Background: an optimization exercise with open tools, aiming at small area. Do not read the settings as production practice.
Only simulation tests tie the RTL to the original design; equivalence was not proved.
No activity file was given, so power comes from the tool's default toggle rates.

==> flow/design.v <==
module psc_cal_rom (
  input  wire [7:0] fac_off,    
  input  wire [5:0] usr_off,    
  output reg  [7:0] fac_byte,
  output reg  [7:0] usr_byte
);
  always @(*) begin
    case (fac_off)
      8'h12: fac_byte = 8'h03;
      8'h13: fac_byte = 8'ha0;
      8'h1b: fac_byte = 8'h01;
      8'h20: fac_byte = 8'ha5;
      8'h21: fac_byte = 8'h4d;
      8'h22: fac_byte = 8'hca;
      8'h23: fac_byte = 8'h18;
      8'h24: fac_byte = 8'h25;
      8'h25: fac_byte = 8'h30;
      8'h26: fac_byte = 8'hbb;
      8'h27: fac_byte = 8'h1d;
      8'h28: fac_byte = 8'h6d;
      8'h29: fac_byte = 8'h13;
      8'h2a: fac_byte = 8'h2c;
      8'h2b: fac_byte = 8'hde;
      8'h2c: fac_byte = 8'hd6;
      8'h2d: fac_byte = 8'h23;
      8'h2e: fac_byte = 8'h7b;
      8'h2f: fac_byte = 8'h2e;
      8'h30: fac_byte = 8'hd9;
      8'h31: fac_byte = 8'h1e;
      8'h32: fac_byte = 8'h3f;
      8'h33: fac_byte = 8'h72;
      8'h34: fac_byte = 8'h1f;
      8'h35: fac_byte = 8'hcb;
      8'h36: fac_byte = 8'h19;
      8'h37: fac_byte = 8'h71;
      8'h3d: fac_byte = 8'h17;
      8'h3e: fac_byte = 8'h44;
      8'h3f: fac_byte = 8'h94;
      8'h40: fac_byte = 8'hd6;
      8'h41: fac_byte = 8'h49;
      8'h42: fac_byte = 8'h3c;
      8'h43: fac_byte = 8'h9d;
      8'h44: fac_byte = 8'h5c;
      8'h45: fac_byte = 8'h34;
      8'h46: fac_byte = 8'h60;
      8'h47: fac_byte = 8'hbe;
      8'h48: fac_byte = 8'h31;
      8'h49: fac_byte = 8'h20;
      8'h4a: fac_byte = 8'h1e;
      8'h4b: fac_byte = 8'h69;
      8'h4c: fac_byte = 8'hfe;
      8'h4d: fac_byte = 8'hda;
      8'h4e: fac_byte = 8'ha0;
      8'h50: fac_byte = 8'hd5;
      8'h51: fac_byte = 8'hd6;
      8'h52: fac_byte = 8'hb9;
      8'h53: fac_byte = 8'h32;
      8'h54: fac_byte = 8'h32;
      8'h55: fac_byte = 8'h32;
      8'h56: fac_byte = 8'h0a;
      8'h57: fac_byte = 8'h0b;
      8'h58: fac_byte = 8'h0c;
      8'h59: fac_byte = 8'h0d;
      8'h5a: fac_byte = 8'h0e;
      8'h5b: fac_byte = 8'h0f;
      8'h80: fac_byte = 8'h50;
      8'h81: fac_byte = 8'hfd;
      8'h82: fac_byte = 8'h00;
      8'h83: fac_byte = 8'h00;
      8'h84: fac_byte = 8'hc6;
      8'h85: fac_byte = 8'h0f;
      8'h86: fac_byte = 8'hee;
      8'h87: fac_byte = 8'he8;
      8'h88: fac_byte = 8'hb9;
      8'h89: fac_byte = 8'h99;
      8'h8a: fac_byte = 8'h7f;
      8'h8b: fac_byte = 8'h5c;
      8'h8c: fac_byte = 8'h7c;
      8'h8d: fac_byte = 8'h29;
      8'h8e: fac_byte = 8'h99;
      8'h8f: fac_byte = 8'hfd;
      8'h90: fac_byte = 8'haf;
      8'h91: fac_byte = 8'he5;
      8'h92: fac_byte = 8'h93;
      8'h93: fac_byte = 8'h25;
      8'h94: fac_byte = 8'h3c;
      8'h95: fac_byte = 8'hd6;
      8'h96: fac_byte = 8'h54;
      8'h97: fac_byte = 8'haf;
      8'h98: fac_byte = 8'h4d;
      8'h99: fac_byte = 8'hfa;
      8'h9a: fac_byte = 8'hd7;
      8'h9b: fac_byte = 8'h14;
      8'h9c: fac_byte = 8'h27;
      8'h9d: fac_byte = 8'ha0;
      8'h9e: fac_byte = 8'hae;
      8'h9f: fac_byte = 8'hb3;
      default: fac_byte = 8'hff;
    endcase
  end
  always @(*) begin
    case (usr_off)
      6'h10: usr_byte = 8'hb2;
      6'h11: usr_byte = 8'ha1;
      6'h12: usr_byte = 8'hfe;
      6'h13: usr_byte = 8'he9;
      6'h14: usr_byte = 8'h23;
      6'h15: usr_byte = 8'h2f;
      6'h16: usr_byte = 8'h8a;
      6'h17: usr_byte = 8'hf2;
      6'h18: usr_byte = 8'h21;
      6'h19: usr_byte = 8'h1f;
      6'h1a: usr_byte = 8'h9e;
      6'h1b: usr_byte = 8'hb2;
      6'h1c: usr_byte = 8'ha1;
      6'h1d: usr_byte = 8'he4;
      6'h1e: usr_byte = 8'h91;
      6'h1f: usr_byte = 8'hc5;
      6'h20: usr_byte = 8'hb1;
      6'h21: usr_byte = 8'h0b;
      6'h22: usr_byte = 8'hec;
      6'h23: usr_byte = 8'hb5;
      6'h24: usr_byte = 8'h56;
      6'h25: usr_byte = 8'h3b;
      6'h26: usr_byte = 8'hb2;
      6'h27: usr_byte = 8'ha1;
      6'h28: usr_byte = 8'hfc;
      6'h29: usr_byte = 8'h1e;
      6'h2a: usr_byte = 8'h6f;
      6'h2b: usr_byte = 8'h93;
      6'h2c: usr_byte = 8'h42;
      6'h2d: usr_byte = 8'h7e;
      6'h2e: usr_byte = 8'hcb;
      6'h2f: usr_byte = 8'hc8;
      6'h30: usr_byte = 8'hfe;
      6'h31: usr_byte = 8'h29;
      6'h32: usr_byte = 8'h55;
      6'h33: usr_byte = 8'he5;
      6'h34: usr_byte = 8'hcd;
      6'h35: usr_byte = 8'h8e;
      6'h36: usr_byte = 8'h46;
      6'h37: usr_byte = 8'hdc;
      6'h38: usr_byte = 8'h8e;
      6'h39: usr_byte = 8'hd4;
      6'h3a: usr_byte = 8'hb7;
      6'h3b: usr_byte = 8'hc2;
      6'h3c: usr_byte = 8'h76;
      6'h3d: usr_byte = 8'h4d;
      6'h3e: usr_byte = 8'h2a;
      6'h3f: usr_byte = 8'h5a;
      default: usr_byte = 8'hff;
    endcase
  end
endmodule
::::::::
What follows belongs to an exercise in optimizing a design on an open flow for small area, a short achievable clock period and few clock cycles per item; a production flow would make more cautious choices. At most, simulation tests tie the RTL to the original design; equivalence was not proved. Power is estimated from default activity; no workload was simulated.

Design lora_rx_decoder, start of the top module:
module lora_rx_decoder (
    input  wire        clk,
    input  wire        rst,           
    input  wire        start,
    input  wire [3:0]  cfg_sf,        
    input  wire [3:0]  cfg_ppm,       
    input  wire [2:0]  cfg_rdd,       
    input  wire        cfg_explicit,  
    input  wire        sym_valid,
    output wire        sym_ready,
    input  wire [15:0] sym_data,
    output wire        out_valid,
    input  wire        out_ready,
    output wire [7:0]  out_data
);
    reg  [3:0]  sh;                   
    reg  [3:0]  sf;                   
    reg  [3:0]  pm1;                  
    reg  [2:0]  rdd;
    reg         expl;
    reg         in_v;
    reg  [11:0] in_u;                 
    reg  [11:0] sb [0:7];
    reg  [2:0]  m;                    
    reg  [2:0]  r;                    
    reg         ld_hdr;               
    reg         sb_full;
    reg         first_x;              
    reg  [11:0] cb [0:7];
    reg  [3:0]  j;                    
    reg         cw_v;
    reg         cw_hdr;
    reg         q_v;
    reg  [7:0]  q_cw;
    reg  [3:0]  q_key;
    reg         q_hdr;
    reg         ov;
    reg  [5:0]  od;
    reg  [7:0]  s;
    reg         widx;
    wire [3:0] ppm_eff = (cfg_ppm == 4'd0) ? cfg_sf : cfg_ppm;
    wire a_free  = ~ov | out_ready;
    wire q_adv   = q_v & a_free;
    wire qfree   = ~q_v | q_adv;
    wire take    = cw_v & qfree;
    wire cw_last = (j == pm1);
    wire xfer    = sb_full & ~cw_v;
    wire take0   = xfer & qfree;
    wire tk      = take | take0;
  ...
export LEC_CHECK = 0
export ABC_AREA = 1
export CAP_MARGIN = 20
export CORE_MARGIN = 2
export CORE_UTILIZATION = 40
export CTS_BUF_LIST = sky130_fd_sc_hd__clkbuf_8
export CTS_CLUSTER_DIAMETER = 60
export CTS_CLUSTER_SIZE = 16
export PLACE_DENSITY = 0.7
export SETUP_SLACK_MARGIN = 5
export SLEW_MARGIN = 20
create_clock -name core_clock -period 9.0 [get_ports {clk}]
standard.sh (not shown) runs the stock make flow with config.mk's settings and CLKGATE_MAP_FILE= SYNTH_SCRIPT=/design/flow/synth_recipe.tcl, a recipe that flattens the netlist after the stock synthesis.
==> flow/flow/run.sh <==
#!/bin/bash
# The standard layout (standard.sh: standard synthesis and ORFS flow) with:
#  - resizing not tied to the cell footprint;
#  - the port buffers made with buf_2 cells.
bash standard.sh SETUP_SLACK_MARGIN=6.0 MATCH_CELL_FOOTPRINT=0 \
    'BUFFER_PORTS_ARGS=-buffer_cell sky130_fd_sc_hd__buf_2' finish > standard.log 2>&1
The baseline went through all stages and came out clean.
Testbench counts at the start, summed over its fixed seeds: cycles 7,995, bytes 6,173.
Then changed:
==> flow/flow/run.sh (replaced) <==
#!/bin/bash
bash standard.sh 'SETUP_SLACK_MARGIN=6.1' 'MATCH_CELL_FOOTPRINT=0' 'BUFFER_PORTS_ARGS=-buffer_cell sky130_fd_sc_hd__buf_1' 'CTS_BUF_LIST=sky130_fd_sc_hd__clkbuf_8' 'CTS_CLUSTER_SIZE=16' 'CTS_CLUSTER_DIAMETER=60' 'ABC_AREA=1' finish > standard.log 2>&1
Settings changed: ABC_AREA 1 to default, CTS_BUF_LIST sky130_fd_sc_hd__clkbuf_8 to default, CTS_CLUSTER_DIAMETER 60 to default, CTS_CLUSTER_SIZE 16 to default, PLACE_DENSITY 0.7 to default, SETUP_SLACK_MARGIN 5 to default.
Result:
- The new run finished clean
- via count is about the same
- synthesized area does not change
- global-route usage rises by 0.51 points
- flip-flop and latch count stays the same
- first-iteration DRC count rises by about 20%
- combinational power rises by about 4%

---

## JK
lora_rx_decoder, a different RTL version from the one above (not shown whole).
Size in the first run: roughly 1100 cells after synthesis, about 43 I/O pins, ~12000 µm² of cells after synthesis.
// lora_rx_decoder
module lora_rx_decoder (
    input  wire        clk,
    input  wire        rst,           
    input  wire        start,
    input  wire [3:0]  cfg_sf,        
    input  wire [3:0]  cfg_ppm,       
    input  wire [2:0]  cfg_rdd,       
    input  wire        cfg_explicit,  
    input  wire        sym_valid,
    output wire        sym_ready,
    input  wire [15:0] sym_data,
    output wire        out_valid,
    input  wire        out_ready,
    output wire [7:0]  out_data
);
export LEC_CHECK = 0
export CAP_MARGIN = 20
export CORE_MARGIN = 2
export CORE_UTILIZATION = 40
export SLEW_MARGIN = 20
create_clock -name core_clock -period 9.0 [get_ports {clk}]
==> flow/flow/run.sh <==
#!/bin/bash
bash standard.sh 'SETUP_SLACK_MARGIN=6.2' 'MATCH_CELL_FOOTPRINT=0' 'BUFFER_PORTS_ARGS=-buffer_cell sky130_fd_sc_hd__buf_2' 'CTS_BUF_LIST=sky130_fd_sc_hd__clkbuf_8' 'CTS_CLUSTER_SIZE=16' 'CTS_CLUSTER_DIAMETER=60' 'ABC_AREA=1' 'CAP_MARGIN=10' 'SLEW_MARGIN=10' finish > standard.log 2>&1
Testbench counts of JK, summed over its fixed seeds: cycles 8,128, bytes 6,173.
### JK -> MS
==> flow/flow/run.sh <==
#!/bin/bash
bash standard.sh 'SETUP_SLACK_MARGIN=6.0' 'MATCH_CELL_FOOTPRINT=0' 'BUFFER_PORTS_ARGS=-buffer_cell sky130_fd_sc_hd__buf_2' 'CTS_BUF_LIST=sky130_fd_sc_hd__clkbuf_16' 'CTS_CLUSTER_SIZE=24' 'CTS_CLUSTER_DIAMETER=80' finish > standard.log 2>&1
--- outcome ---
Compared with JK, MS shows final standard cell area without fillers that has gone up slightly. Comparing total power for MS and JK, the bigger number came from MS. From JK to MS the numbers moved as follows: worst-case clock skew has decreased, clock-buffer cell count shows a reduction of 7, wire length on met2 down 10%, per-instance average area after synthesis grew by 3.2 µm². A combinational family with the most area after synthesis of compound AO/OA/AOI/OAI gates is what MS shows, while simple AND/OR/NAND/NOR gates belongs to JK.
::::::::
**Aim of the task:** When the line with "8'h81: fac_byte = 8'hfd;" is reached in the data above, start copying there, and copy each line exactly until the line with "8'h90: fac_byte = 8'haf;" has been copied; copy nothing else.

**Written response:**
      8'h81: fac_byte = 8'hfd;
      8'h82: fac_byte = 8'h00;
      8'h83: fac_byte = 8'h00;
      8'h84: fac_byte = 8'hc6;
      8'h85: fac_byte = 8'h0f;
      8'h86: fac_byte = 8'hee;
      8'h87: fac_byte = 8'he8;
      8'h88: fac_byte = 8'hb9;
      8'h89: fac_byte = 8'h99;
      8'h8a: fac_byte = 8'h7f;
      8'h8b: fac_byte = 8'h5c;
      8'h8c: fac_byte = 8'h7c;
      8'h8d: fac_byte = 8'h29;
      8'h8e: fac_byte = 8'h99;
      8'h8f: fac_byte = 8'hfd;
      8'h90: fac_byte = 8'haf;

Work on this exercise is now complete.